Siamo particolarmente lieti di condividere il successo della serata che ha visto la visita del Rotary Club Milano San Babila alla mostra “Archivi” presso il nostro studio M45, visitabile su appuntamento fino al 13 marzo. Abbiamo accompagnato gli ospiti in un percorso guidato tra le opere esposte, offrendo una lettura critica appassionata e approfondita, capace di attraversare diverse stagioni della storia dell’arte. Dai Macchiaioli fino alla Pop Art, il racconto ha messo in luce connessioni, evoluzioni stilistiche e trasformazioni culturali che hanno segnato il panorama artistico tra Ottocento e Novecento. La serata si è svolta in un clima di curiosità, interesse e confronto, confermando quanto il dialogo diretto con le opere possa arricchire l’esperienza culturale.

Archivi” non è una semplice retrospettiva, ma una rilettura pluridecennale del lavoro e della ricerca di Marco Bertoli e Angelo Enrico. La mostra si presenta come un viaggio attraverso gusti, scelte e traiettorie culturali, raccolti con rigore, ma anche con uno sguardo visionario. Il percorso espositivo include opere di Gustave Courbet, Giovanni Fattori, Fortunato Depero, Felice Casorati, Lucio Fontana, Andy Warhol e Mimmo Rotella, e offre una riflessione sulle diverse modalità di rappresentazione del reale, della forma e dello spazio. La selezione delle opere restituisce la complessità e la pluralità delle ricerche artistiche tra Ottocento e Novecento, con un equilibrio tra sensibilità storica e sperimentazione innovativa.

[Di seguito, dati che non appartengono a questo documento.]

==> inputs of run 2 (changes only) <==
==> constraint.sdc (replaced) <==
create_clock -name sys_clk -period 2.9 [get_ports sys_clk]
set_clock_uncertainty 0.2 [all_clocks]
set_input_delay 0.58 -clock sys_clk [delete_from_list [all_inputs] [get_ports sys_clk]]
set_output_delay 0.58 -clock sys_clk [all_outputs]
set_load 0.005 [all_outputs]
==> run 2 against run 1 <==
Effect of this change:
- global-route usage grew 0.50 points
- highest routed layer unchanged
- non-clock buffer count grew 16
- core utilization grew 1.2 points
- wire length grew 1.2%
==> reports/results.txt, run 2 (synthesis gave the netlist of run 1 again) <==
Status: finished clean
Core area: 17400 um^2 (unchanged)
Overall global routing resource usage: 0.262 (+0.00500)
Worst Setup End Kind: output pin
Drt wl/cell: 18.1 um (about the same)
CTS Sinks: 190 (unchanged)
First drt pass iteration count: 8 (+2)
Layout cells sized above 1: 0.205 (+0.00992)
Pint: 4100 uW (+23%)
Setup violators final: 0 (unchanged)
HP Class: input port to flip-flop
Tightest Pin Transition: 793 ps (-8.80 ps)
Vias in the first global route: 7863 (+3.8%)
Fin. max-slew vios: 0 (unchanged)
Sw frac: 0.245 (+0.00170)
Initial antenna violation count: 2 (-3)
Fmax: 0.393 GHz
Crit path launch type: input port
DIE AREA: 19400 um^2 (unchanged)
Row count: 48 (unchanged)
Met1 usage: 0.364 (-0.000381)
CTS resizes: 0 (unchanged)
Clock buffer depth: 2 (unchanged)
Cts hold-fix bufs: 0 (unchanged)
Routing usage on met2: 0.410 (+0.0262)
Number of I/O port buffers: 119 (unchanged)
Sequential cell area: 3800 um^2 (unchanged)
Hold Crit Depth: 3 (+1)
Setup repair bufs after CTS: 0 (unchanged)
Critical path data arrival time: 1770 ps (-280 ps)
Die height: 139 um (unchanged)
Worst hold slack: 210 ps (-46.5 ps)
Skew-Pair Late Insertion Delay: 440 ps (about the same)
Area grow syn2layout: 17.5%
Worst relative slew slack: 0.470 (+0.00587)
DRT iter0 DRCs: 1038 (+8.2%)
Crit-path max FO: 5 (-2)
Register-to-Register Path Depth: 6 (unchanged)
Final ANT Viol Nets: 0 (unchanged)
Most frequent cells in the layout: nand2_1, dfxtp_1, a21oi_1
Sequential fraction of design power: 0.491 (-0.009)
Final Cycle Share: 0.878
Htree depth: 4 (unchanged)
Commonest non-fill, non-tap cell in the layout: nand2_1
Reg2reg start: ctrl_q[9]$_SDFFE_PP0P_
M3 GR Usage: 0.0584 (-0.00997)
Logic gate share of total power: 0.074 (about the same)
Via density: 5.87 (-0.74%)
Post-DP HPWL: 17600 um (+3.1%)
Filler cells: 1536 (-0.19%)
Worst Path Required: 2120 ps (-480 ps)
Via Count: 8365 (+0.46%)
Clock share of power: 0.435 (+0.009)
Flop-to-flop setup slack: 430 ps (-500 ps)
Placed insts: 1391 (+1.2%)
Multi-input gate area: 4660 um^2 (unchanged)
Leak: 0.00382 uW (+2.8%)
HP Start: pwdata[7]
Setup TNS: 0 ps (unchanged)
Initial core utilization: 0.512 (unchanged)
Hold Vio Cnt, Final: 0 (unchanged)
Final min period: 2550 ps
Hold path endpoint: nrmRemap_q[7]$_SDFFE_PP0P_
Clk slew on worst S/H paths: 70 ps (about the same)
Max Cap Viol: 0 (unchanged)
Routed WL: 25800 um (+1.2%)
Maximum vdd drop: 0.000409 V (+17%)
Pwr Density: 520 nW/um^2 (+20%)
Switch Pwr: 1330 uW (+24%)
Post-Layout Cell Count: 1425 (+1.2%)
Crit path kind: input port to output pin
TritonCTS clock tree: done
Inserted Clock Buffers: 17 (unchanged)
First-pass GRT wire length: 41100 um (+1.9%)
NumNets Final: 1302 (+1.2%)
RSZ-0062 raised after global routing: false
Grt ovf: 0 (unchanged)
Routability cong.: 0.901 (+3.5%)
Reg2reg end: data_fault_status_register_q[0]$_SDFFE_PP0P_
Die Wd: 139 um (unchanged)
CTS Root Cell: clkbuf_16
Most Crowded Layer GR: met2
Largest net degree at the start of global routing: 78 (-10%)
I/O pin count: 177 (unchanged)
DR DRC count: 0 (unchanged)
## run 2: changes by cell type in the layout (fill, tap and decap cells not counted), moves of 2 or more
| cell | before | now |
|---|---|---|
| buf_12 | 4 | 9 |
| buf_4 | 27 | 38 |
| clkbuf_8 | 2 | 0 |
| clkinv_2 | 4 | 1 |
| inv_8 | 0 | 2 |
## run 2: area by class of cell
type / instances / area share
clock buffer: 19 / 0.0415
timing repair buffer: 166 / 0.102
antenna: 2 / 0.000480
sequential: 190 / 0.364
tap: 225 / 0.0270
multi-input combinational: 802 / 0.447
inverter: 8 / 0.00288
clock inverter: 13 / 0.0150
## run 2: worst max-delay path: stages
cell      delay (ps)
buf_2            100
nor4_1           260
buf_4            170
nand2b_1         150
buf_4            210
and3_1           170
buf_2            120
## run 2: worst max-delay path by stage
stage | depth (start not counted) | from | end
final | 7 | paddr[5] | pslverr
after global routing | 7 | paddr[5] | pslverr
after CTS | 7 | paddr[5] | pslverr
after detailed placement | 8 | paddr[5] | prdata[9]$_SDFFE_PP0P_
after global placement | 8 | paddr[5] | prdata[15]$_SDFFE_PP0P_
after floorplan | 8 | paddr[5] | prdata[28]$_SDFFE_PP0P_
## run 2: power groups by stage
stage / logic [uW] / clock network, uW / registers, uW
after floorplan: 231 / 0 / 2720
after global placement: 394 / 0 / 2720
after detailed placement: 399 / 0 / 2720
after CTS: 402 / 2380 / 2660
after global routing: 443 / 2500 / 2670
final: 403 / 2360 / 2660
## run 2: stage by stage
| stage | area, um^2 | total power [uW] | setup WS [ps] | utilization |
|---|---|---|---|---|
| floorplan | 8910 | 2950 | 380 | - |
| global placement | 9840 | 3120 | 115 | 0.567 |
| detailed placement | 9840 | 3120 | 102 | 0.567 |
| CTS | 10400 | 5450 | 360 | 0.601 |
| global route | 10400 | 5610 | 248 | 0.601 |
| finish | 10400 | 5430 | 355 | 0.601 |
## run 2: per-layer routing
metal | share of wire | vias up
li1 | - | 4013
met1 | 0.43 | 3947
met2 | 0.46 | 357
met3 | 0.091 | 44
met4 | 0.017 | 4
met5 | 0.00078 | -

Parallelamente alla mostra, con M45 abbiamo partecipato anche a ModenAntiquaria 2026, confermando la nostra presenza in una delle più importanti fiere di alto antiquariato, da sempre sinonimo di qualità e rigore scientifico. Nel nostro spazio abbiamo presentato alcune opere della Pop Art, in dialogo diretto con la storia dell’arte antica.

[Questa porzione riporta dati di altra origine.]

[src/include/wdt_cfg.svh]
`ifndef WDT_CFG_SVH
`define WDT_CFG_SVH
// Register byte offsets
`define ADR_CTRL 8'h00
`define ADR_TMO 8'h04
`define ADR_CMD 8'h08
`define ADR_STAT 8'h0C
`define ADR_MASK 8'h10
`define ADR_STATE 8'h14
// Control fields
`define F_POST 2:0
`define F_PAUSE 3
`define F_MODE 5:4
`define F_DELAY 8:6
`define F_EV1 10:9
`define F_EV2 12:11
`define F_EV3 14:13
`define F_RESTART 15
`define F_USERWAIT 16
`define CTRL_W 17
`define CTRL_RST 17'h0_0408
// Timeout fields, 4 bits per stage
`define F_TMO_W 4
`define TMO_RST 12'h0444
// Command bits
`define C_TRIG 0
`define C_DONE 1
// Status bits
`define S_POST 0
`define S_STG 1
`define STAT_W 4
// Durations in seconds
`define T_1S 11'h001
`define T_2S 11'h002
`define T_5S 11'h005
`define T_10S 11'h00A
`define T_30S 11'h01E
`define T_1M 11'h03C
`define T_2M 11'h078
`define T_5M 11'h12C
`define T_10M 11'h258
`define T_30M 11'h708
// Clock rate, 10 ns period
`define CLK_HZ 100000000
`endif

[src/include/wdt_pkg.sv]
package wdt_pkg;
    typedef enum logic [1:0] {ACT_NONE, ACT_ACPI, ACT_RESET, ACT_PWR} action_t;
    typedef enum logic [1:0] {MODE_OFF, MODE_ONCE, MODE_SINGLE, MODE_REPEAT} mode_t;
    typedef enum logic [1:0] {PH_POST, PH_DELAY, PH_RUN, PH_OFF} phase_t;
endpackage

[src/verilog/sec_tick.sv]
`timescale 1ns/1ps
`default_nettype none
`include "wdt_cfg.svh"
// One-cycle enable once per second, restartable
module sec_tick #(
    parameter int CYCLES = `CLK_HZ
) (
    input wire logic clk_i,
    input wire logic rst_i,
    input wire logic clr_i,
    output logic tick_o
);
    localparam int W = $clog2(CYCLES);
    logic [W-1:0] div;

    // Restart aligns every timeout to the event that began it
    always_ff @(posedge clk_i) begin
        if (rst_i || clr_i) begin
            div <= '0;
            tick_o <= 1'b0;
        end else if (div == W'(CYCLES - 1)) begin
            div <= '0;
            tick_o <= 1'b1;
        end else begin
            div <= div + 1'b1;
            tick_o <= 1'b0;
        end
    end
endmodule // sec_tick
`default_nettype wire

[src/verilog/sys_watchdog.sv]
`timescale 1ns/1ps
`default_nettype none
`include "wdt_cfg.svh"
// Notes on behaviour
// - Boot timer: off, 30 s, 1, 2, 5, 10, 30 min; off after reset.
// - Boot timer counts only before boot completes; expiry forces system reset.
// - With pause set, boot timer holds while user input is awaited.
// - Runtime timer arms at boot completion; modes off, once, single, repeated.
// - Once mode: first software trigger switches the runtime timer off.
// - Single mode: stages run once in order, then timer switches off.
// - Repeated mode: last stage runs again and again until reset or a software trigger restarts stage one.
// - Runtime start delay: none, 10 s, 30 s, 1, 2, 5, 10, 30 min.
// - Stage one expiry raises ACPI, reset (default) or power-button action.
// - Stage two and three raise none (default), ACPI, reset or power button.
// - Stage one timeout 1 s to 30 min from ten choices, 30 s default.
// - Stage two and three timeouts chosen independently from the same set.
// - ACPI action selects orderly shutdown (default) or orderly restart.
// - ACPI shutdown signals an over-temperature notification.
// - ACPI restart signals a fatal error condition.
// - No NMI action exists; no path to the processor for one.
module sys_watchdog
    import wdt_pkg::*;
#(
    parameter int CLK_HZ = `CLK_HZ
) (
    input wire logic clk_i,
    input wire logic rst_i,
    input wire logic wb_cyc_i,
    input wire logic wb_stb_i,
    input wire logic wb_we_i,
    input wire logic [7:0] wb_adr_i,
    input wire logic [3:0] wb_sel_i,
    input wire logic [31:0] wb_dat_i,
    output logic [31:0] wb_dat_o,
    output logic wb_ack_o,
    output logic sys_reset_o,
    output logic pwr_btn_o,
    output logic acpi_overtemp_o,
    output logic acpi_fatal_o,
    output logic irq_o
);
    logic [`CTRL_W-1:0] ctrl;
    logic [11:0] tmo;
    logic [`STAT_W-1:0] stat;
    logic [`STAT_W-1:0] mask;
    phase_t phase;
    logic [1:0] stage;
    logic [10:0] cnt;
    logic tick;
    logic req, wr, rd;
    logic trig, done;
    logic run_count, expire, fire;
    logic [10:0] limit;
    action_t act;
    mode_t mode;

    // Stage timeout table; unused codes act as the longest time
    function automatic logic [10:0] stage_secs(input logic [3:0] sel);
        unique case (sel)
            4'h0: stage_secs = `T_1S;
            4'h1: stage_secs = `T_2S;
            4'h2: stage_secs = `T_5S;
            4'h3: stage_secs = `T_10S;
            4'h4: stage_secs = `T_30S;
            4'h5: stage_secs = `T_1M;
            4'h6: stage_secs = `T_2M;
            4'h7: stage_secs = `T_5M;
            4'h8: stage_secs = `T_10M;
            default: stage_secs = `T_30M;
        endcase
    endfunction

    // Boot timer table; code 0 means off
    function automatic logic [10:0] post_secs(input logic [2:0] sel);
        unique case (sel)
            3'h1: post_secs = `T_30S;
            3'h2: post_secs = `T_1M;
            3'h3: post_secs = `T_2M;
            3'h4: post_secs = `T_5M;
            3'h5: post_secs = `T_10M;
            default: post_secs = `T_30M;
        endcase
    endfunction

    // Start delay table; code 0 means none
    function automatic logic [10:0] delay_secs(input logic [2:0] sel);
        unique case (sel)
            3'h1: delay_secs = `T_10S;
            3'h2: delay_secs = `T_30S;
            3'h3: delay_secs = `T_1M;
            3'h4: delay_secs = `T_2M;
            3'h5: delay_secs = `T_5M;
            3'h6: delay_secs = `T_10M;
            default: delay_secs = `T_30M;
        endcase
    endfunction

    // Bus decode; ack pulses one cycle after request
    assign req = wb_cyc_i && wb_stb_i && !wb_ack_o;
    assign wr = req && wb_we_i;
    assign rd = req && !wb_we_i;
    assign trig = wr && wb_adr_i == `ADR_CMD && wb_sel_i[0] && wb_dat_i[`C_TRIG] &&
        phase == PH_RUN; // A stray trigger must not hold off the boot timer
    assign done = wr && wb_adr_i == `ADR_CMD && wb_sel_i[0] && wb_dat_i[`C_DONE] &&
        phase == PH_POST; // Later writes must not act as a hidden trigger
    assign mode = mode_t'(ctrl[`F_MODE]);
    always_ff @(posedge clk_i) begin
        if (rst_i) begin
            wb_ack_o <= 1'b0;
        end else begin
            wb_ack_o <= req;
        end
    end

    // Configuration writes, byte enables honoured
    always_ff @(posedge clk_i) begin
        if (rst_i) begin
            ctrl <= `CTRL_RST;
            tmo <= `TMO_RST;
            mask <= '0;
        end else if (wr) begin
            if (wb_adr_i == `ADR_CTRL) begin
                if (wb_sel_i[0]) ctrl[7:0] <= wb_dat_i[7:0];
                if (wb_sel_i[1]) begin
                    ctrl[15:8] <= wb_dat_i[15:8];
                    // Stage one has no "none" choice; fall back to reset
                    if (wb_dat_i[`F_EV1] == 2'(ACT_NONE)) ctrl[`F_EV1] <= 2'(ACT_RESET);
                end
                if (wb_sel_i[2]) ctrl[`F_USERWAIT] <= wb_dat_i[`F_USERWAIT];
            end
            if (wb_adr_i == `ADR_TMO) begin
                if (wb_sel_i[0]) tmo[7:0] <= wb_dat_i[7:0];
                if (wb_sel_i[1]) tmo[11:8] <= wb_dat_i[11:8];
            end
            if (wb_adr_i == `ADR_MASK && wb_sel_i[0]) mask <= wb_dat_i[`STAT_W-1:0];
        end
    end

    // Read data, unmapped offsets read zero
    always_ff @(posedge clk_i) begin
        if (rst_i) begin
            wb_dat_o <= '0;
        end else if (rd) begin
            unique case (wb_adr_i)
                `ADR_CTRL: wb_dat_o <= 32'(ctrl);
                `ADR_TMO: wb_dat_o <= 32'(tmo);
                `ADR_STAT: wb_dat_o <= 32'(stat);
                `ADR_MASK: wb_dat_o <= 32'(mask);
                `ADR_STATE: wb_dat_o <= {16'h0000, cnt, 1'b0, stage, phase};
                default: wb_dat_o <= '0;
            endcase
        end else begin
            wb_dat_o <= '0;
        end
    end

    // Seconds base, restarted on every timer restart
    sec_tick #(.CYCLES(CLK_HZ)) u_tick (
        .clk_i(clk_i),
        .rst_i(rst_i),
        .clr_i(trig || done || expire),
        .tick_o(tick)
    );

    // Limit of the running count
    always_comb begin
        unique case (phase)
            PH_POST: limit = post_secs(ctrl[`F_POST]);
            PH_DELAY: limit = delay_secs(ctrl[`F_DELAY]);
            default: limit = stage_secs(tmo[stage*`F_TMO_W +: `F_TMO_W]);
        endcase
    end

    // Boot timer may pause for user input; runtime counts freely
    always_comb begin
        unique case (phase)
            PH_POST: run_count = tick && ctrl[`F_POST] != 3'h0 &&
                !(ctrl[`F_PAUSE] && ctrl[`F_USERWAIT]);
            PH_DELAY, PH_RUN: run_count = tick;
            default: run_count = 1'b0;
        endcase
    end
    assign expire = run_count && cnt == limit - 11'h001;
    assign fire = expire && phase == PH_RUN;

    // Action of the stage that fires; no NMI choice exists
    always_comb begin
        unique case (stage)
            2'h0: act = action_t'(ctrl[`F_EV1]);
            2'h1: act = action_t'(ctrl[`F_EV2]);
            default: act = action_t'(ctrl[`F_EV3]);
        endcase
    end

    // Phase and stage sequencing
    always_ff @(posedge clk_i) begin
        if (rst_i) begin
            phase <= PH_POST;
            stage <= 2'h0;
        end else begin
            unique case (phase)
                PH_POST: begin
                    if (expire) begin
                        phase <= PH_OFF;
                    end else if (done) begin
                        // Arm just before the OS boots
                        if (mode == MODE_OFF) phase <= PH_OFF;
                        else if (ctrl[`F_DELAY] == 3'h0) phase <= PH_RUN;
                        else phase <= PH_DELAY;
                        stage <= 2'h0;
                    end
                end
                PH_DELAY: begin
                    if (expire) phase <= PH_RUN;
                end
                PH_RUN: begin
                    if (trig && mode == MODE_ONCE) begin
                        phase <= PH_OFF;
                    end else if (trig) begin
                        stage <= 2'h0;
                    end else if (fire) begin
                        if (stage != 2'h2) stage <= stage + 2'h1;
                        else if (mode != MODE_REPEAT) phase <= PH_OFF;
                    end
                end
                default: phase <= PH_OFF;
            endcase
        end
    end

    // Seconds counter, cleared at each restart
    always_ff @(posedge clk_i) begin
        if (rst_i) begin
            cnt <= '0;
        end else if (trig || done || expire) begin
            cnt <= '0;
        end else if (run_count) begin
            cnt <= cnt + 11'h001;
        end
    end

    // Action outputs, one-cycle pulses
    always_ff @(posedge clk_i) begin
        if (rst_i) begin
            sys_reset_o <= 1'b0;
            pwr_btn_o <= 1'b0;
            acpi_overtemp_o <= 1'b0;
            acpi_fatal_o <= 1'b0;
        end else begin
            sys_reset_o <= (expire && phase == PH_POST) || (fire && act == ACT_RESET);
            pwr_btn_o <= fire && act == ACT_PWR;
            acpi_overtemp_o <= fire && act == ACT_ACPI && !ctrl[`F_RESTART];
            acpi_fatal_o <= fire && act == ACT_ACPI && ctrl[`F_RESTART];
        end
    end

    // Sticky status; a new event beats the clear-on-read
    always_ff @(posedge clk_i) begin
        if (rst_i) begin
            stat <= '0;
        end else begin
            for (int i = 0; i < `STAT_W; i++) begin
                if ((i == `S_POST && expire && phase == PH_POST) ||
                    (i != `S_POST && fire && 32'(stage) == i - `S_STG)) begin
                    stat[i] <= 1'b1;
                end else if (rd && wb_adr_i == `ADR_STAT) begin
                    stat[i] <= 1'b0;
                end
            end
        end
    end
    // Level interrupt, one cycle behind the status bits
    always_ff @(posedge clk_i) begin
        if (rst_i) irq_o <= 1'b0;
        else irq_o <= |(stat & mask);
    end
endmodule // sys_watchdog
`default_nettype wire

L’allestimento degli spazi e la selezione delle opere hanno rappresentato uno dei punti di forza di questa edizione, grazie all’attento lavoro di vetting condotto da storici dell’arte e specialisti. Un impegno che si è tradotto nella presenza di autentici capolavori, dal Rinascimento al tardo Ottocento. Tra le opere più ammirate figuravano l’inedito Guercino, di straordinaria qualità pittorica, l’Annunciazione attribuita a Tintoretto, di grande vigore compositivo e luminosità, il San Giovanni Battista di Hendrick van Somer, presentato per la prima volta a Modena, e capolavori dei fratelli Induno e Giovanni Boldini, esposti presso Enrico Gallerie d’Arte.

Questa edizione ha ribadito la capacità della fiera di coniugare rigore, eleganza e accessibilità, consolidando il proprio prestigio sia tra gli operatori del settore sia tra gli appassionati desiderosi di approfondire e riscoprire la storia dell’arte.